Discriminação racial aumentou nos EUA com a crise econômica

Filha de Matin Luther King Jr.

ESTOURO DA BOLHA RACIAL

O Chefe de Redação

Poucos foram os veículos da velha mídia que deram destaque à presença da filha do ativista político norte-americano Martin Luther King Jr. nas celebrações do Dia da Consciência Negra, durante a semana passada.

Bernice Albertine King, em encontro com alunos da Faculdade Zumbi dos Palmares, em São Paulo, revelou que a crise econômica e o colapso da bolha imobiliária contribuíram para aumentar o racismo nos EUA.

Segundo Bernice, a crise atingiu principalmente as comunidades mais pobres de seu país e as famílias negras que se viram impossibilitadas de arcar com as hipotecas, que, mesmo após terem passado por um período de prosperidade, voltaram a ser discriminadas.

“Por essa razão dou um conselho a vocês: quando a oportunidade vier para aumentar o poderio econômico, mantenham um alto padrão de disciplina, porque sempre haverá forças que tentarão minar o progresso de vocês, mantenham-se vigilantes, sábios e disciplinados”.

Casamento entre Negros e Brancos

A filha caçula do pacifista negro norte-americano, é advogada, pastora e palestrante.

Bernice também criticou o sistema de educação pública dos Estados Unidos, que continua, em sua opinião, muito segregacionista. Sua preocupação especial é com a educação destinada aos jovens negros do sexo masculino, que constituem a maior parcela da população carcerária dos EUA.

Bernice viaja pelo mundo incentivando a juventude a se inspirar no legado de seu pai, lembrando que ele começou a militar pelos direitos da comunidade negra quando tinha apenas 26 anos.

“O sonho de meu pai ainda não foi alcançado. Mas é óbvio que estamos no caminho certo.

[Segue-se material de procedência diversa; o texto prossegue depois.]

File: src/rtl/cell_balance_ctrl.sv
module cell_balance_ctrl #(
  parameter int NCELL    = 4,
  parameter int DW       = 16,
  parameter int CW       = 16,
  parameter int AW       = 3,
  parameter int DBAND    = 20,
  parameter int VMAX_RST = 3600,
  parameter int VMIN_RST = 2500,
  parameter int STEP_RST = 50,
  parameter int TLIM_RST = 600
) (
  input  logic                   clk,
  input  logic                   rst_n,
  input  logic                   sample_i,
  input  logic [NCELL*DW-1:0]    cell_mv_i,
  input  logic signed [CW-1:0]   pack_ma_i,
  input  logic [NCELL*DW-1:0]    cell_temp_i,
  input  logic                   reg_we_i,
  input  logic [AW-1:0]          reg_addr_i,
  input  logic [DW-1:0]          reg_wdata_i,
  output logic [DW-1:0]          reg_rdata_o,
  output logic [NCELL-1:0]       bypass_o,
  output logic                   charging_o,
  output logic                   overtemp_o,
  output logic                   undervolt_o,
  output logic                   done_o,
  output logic                   led_act_o,
  output logic                   led_chg_o,
  output logic                   led_dis_o
);
  localparam int MAN_BASE = 4;
  localparam logic signed [CW-1:0] DB_POS = CW'(DBAND);
  localparam logic signed [CW-1:0] DB_NEG = -DB_POS;

  logic [DW-1:0] vmax_q, vmin_q, step_q, tlim_q;
  logic [DW-1:0] man_q [NCELL];
  logic [DW-1:0] cv [NCELL];
  logic [DW-1:0] ct [NCELL];
  logic [NCELL-1:0] byp_q, hot, low, full, high, autob, man_on;
  logic chg_q, ot_q, uv_q, done_q;
  logic [DW-1:0] vlow;
  logic [DW:0] thr;
  logic chg_nx, ot_nx;

  for (genvar i = 0; i < NCELL; i++) begin : g_cell
    assign cv[i]     = cell_mv_i[i*DW +: DW];
    assign ct[i]     = cell_temp_i[i*DW +: DW];
    assign hot[i]    = ct[i] > tlim_q;
    assign low[i]    = cv[i] <= vmin_q;
    assign full[i]   = cv[i] >= vmax_q;
    assign high[i]   = {1'b0, cv[i]} >= thr;
    assign autob[i]  = chg_nx && (high[i] || full[i]);
    assign man_on[i] = man_q[i] != '0;

    wire wr_hit = reg_we_i && (reg_addr_i == AW'(MAN_BASE + i));

    always_ff @(posedge clk or negedge rst_n) begin
      if (!rst_n)                   man_q[i] <= '0;
      else if (sample_i && ot_nx)   man_q[i] <= '0;
      else if (wr_hit && !ot_q)     man_q[i] <= reg_wdata_i;
      else if (sample_i && man_on[i]) man_q[i] <= man_q[i] - 1'b1;
    end
  end

  always_comb begin
    vlow = cv[0];
    for (int i = 1; i < NCELL; i++)
      if (cv[i] < vlow) vlow = cv[i];
  end

  assign thr    = {1'b0, vlow} + {1'b0, step_q};
  assign chg_nx = (pack_ma_i > DB_POS) ? 1'b1 : (pack_ma_i < DB_NEG) ? 1'b0 : chg_q;
  assign ot_nx  = |hot;

  always_ff @(posedge clk or negedge rst_n) begin
    if (!rst_n) begin
      chg_q  <= 1'b0;
      ot_q   <= 1'b0;
      uv_q   <= 1'b0;
      done_q <= 1'b0;
      byp_q  <= '0;
    end else if (sample_i) begin
      chg_q  <= chg_nx;
      ot_q   <= ot_nx;
      uv_q   <= !chg_nx && (|low);
      done_q <= chg_nx && (&full);
      byp_q  <= ot_nx ? '0 : (man_on | autob);
    end
  end

  always_ff @(posedge clk or negedge rst_n) begin
    if (!rst_n) begin
      vmax_q <= DW'(VMAX_RST);
      vmin_q <= DW'(VMIN_RST);
      step_q <= DW'(STEP_RST);
      tlim_q <= DW'(TLIM_RST);
    end else if (reg_we_i) begin
      case (reg_addr_i)
        AW'(0): vmax_q <= reg_wdata_i;
        AW'(1): vmin_q <= reg_wdata_i;
        AW'(2): step_q <= reg_wdata_i;
        AW'(3): tlim_q <= reg_wdata_i;
        default: ;
      endcase
    end
  end

  always_comb begin
    case (reg_addr_i)
      AW'(0):  reg_rdata_o = vmax_q;
      AW'(1):  reg_rdata_o = vmin_q;
      AW'(2):  reg_rdata_o = step_q;
      AW'(3):  reg_rdata_o = tlim_q;
      default: reg_rdata_o = '0;
    endcase
    for (int i = 0; i < NCELL; i++)
      if (reg_addr_i == AW'(MAN_BASE + i)) reg_rdata_o = man_q[i];
  end

  assign bypass_o    = byp_q;
  assign charging_o  = chg_q;
  assign overtemp_o  = ot_q;
  assign undervolt_o = uv_q;
  assign done_o      = done_q;
  assign led_act_o   = |byp_q;
  assign led_chg_o   = chg_q;
  assign led_dis_o   = !chg_q;

  AST_DEADBAND_HOLD: assert property (@(posedge clk) disable iff (!rst_n)
    sample_i && pack_ma_i >= DB_NEG && pack_ma_i <= DB_POS |=> $stable(charging_o));
  AST_DISCH_NO_AUTO: assert property (@(posedge clk) disable iff (!rst_n)
    sample_i && pack_ma_i < DB_NEG && man_on == '0 |=> bypass_o == '0);
  AST_HOT_ALL_OFF: assert property (@(posedge clk) disable iff (!rst_n)
    overtemp_o |-> bypass_o == '0);
  AST_HOT_CANCELS_MAN: assert property (@(posedge clk) disable iff (!rst_n)
    overtemp_o |-> man_on == '0);
  AST_UV_IN_DISCH: assert property (@(posedge clk) disable iff (!rst_n)
    undervolt_o |-> !charging_o);
  AST_DONE_IN_CHG: assert property (@(posedge clk) disable iff (!rst_n)
    done_o |-> charging_o);
  AST_HELD_BETWEEN: assert property (@(posedge clk) disable iff (!rst_n)
    !sample_i |=> $stable(bypass_o) && $stable(charging_o) && $stable(done_o)
                  && $stable(overtemp_o) && $stable(undervolt_o));
endmodule
[config.mk]
export PLATFORM = sky130hd
export DESIGN_NAME = phase_step_ctrl
export DESIGN_NICKNAME = d
export VERILOG_FILES = /design/src/rtl/phstep_pkg.sv /design/src/rtl/phstep_pin_qual.sv /design/src/rtl/phstep_lane.sv /design/src/rtl/phase_step_ctrl.sv
export SDC_FILE = /design/constraint.sdc
export NUM_CORES = 1
export LEC_CHECK = 0
export BUFFER_PORTS_ARGS = -buffer_cell sky130_fd_sc_hd__buf_2
export CAP_MARGIN = 20
export CORE_MARGIN = 8
export CORE_UTILIZATION = 50
export DETAILED_ROUTE_END_ITERATION = 10
export HOLD_SLACK_MARGIN = 0.1
export PLACE_DENSITY = 0.73
export SYNTH_ARGS = -nofsm -noshare
export SYNTH_HDL_FRONTEND = slang
export SYNTH_SLANG_ARGS = --single-unit
[constraint.sdc]
create_clock -name clk -period 5.4 [get_ports clk]
set_input_delay 0.81 -clock clk [delete_from_list [all_inputs] [get_ports clk]]
set_output_delay 0.81 -clock clk [all_outputs]
set_load 0.01 [all_outputs]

Sonhos se tornam realidade, mas desafio todos também a fazer como o pacifista Mahatma Gandhi [cujo ativismo teve grande influência em Martin Luther King], para que os jovens se tornem parte das mudanças pelas quais lutam”.

Ao fim do encontro, Bernice convidou todos os presentes a viajarem para Atlanta em 2013, para as comemorações dos 50 anos do famoso discurso de seu pai, “I Have a Dream” (Eu tenho um Sonho), realizado em Washington.

Charge sobre racismo e discriminação

Segundo Bernice, depois de 50 anos do discurso de seu pai, muitas coisas mudaram. “Hoje temos o primeiro presidente negro nos EUA, mas não podemos estar satisfeitos com tantos afro-americanos e afro-brasileiros na pobreza e enquanto oportunidades de educação e trabalho não forem iguais para negros e brancos”.

Bernice destacou que a união é a fonte da força dos movimentos e lembrou a história da norte-americana Rosa Parks que, em 1955, se recusou a ceder seu assento de ônibus para um passageiro branco na cidade de Montgomery, Alabama.

“Ela não apenas estava cansada fisicamente, como também das condições de vida a que era submetida. As mulheres daquela comunidade já estavam pensando em boicotar as empresas de ônibus pelo tratamento que os negros estavam recebendo. O boicote seria de um dia (em 1º de dezembro de 1955), mas pela manhã, eles perceberam que 99% dos negros da cidade, incluindo homens e crianças, não entravam mais nos ônibus. Por isso, perceberam que era necessário continuar. Ao fim, 381 dias depois, a Suprema Corte determinou que a segregação nos ônibus era inconstitucional. Foi a unidade que tomou lugar em Montgomery criou a força que hoje nós chamamos de “movimento”. A greve nos ônibus de Montgomery teve Martin Luther King como um de seus grandes incentivadores e deu início ao movimento pela igualdade dos direitos civis nos Estados Unidos”.

Martin Luther King Jr Family

Martin Luther King tornou-se ícone do movimento pela igualdade racial no século XX, quando liderou o movimento dos direitos civis dos negros nos EUA através de vias pacíficas.

Em 1955, organizou o boicote aos ônibus da cidade de Montgomery, no Estado do Alabama, e chegou ao ápice em 1963, ao fim de gigantesca marcha na capital, Washington.

Em frente a um público de 200 mil pessoas, no Lincoln Memorial, proclamou o famoso discurso “I Have a Dream” (Eu tenho um Sonho), em que disse sonhar pela coexistência pacífica entre todas as raças nos EUA no futuro.

Na época, o evento foi considerado fundamental para a assinatura do Ato de Direitos Civis, em 1964, entre outros avanços na legislação de direitos civis nos EUA.

King foi assassinado em 1968 em um hotel de Memphis, Tennessee, horas antes de participar de uma marcha na cidade.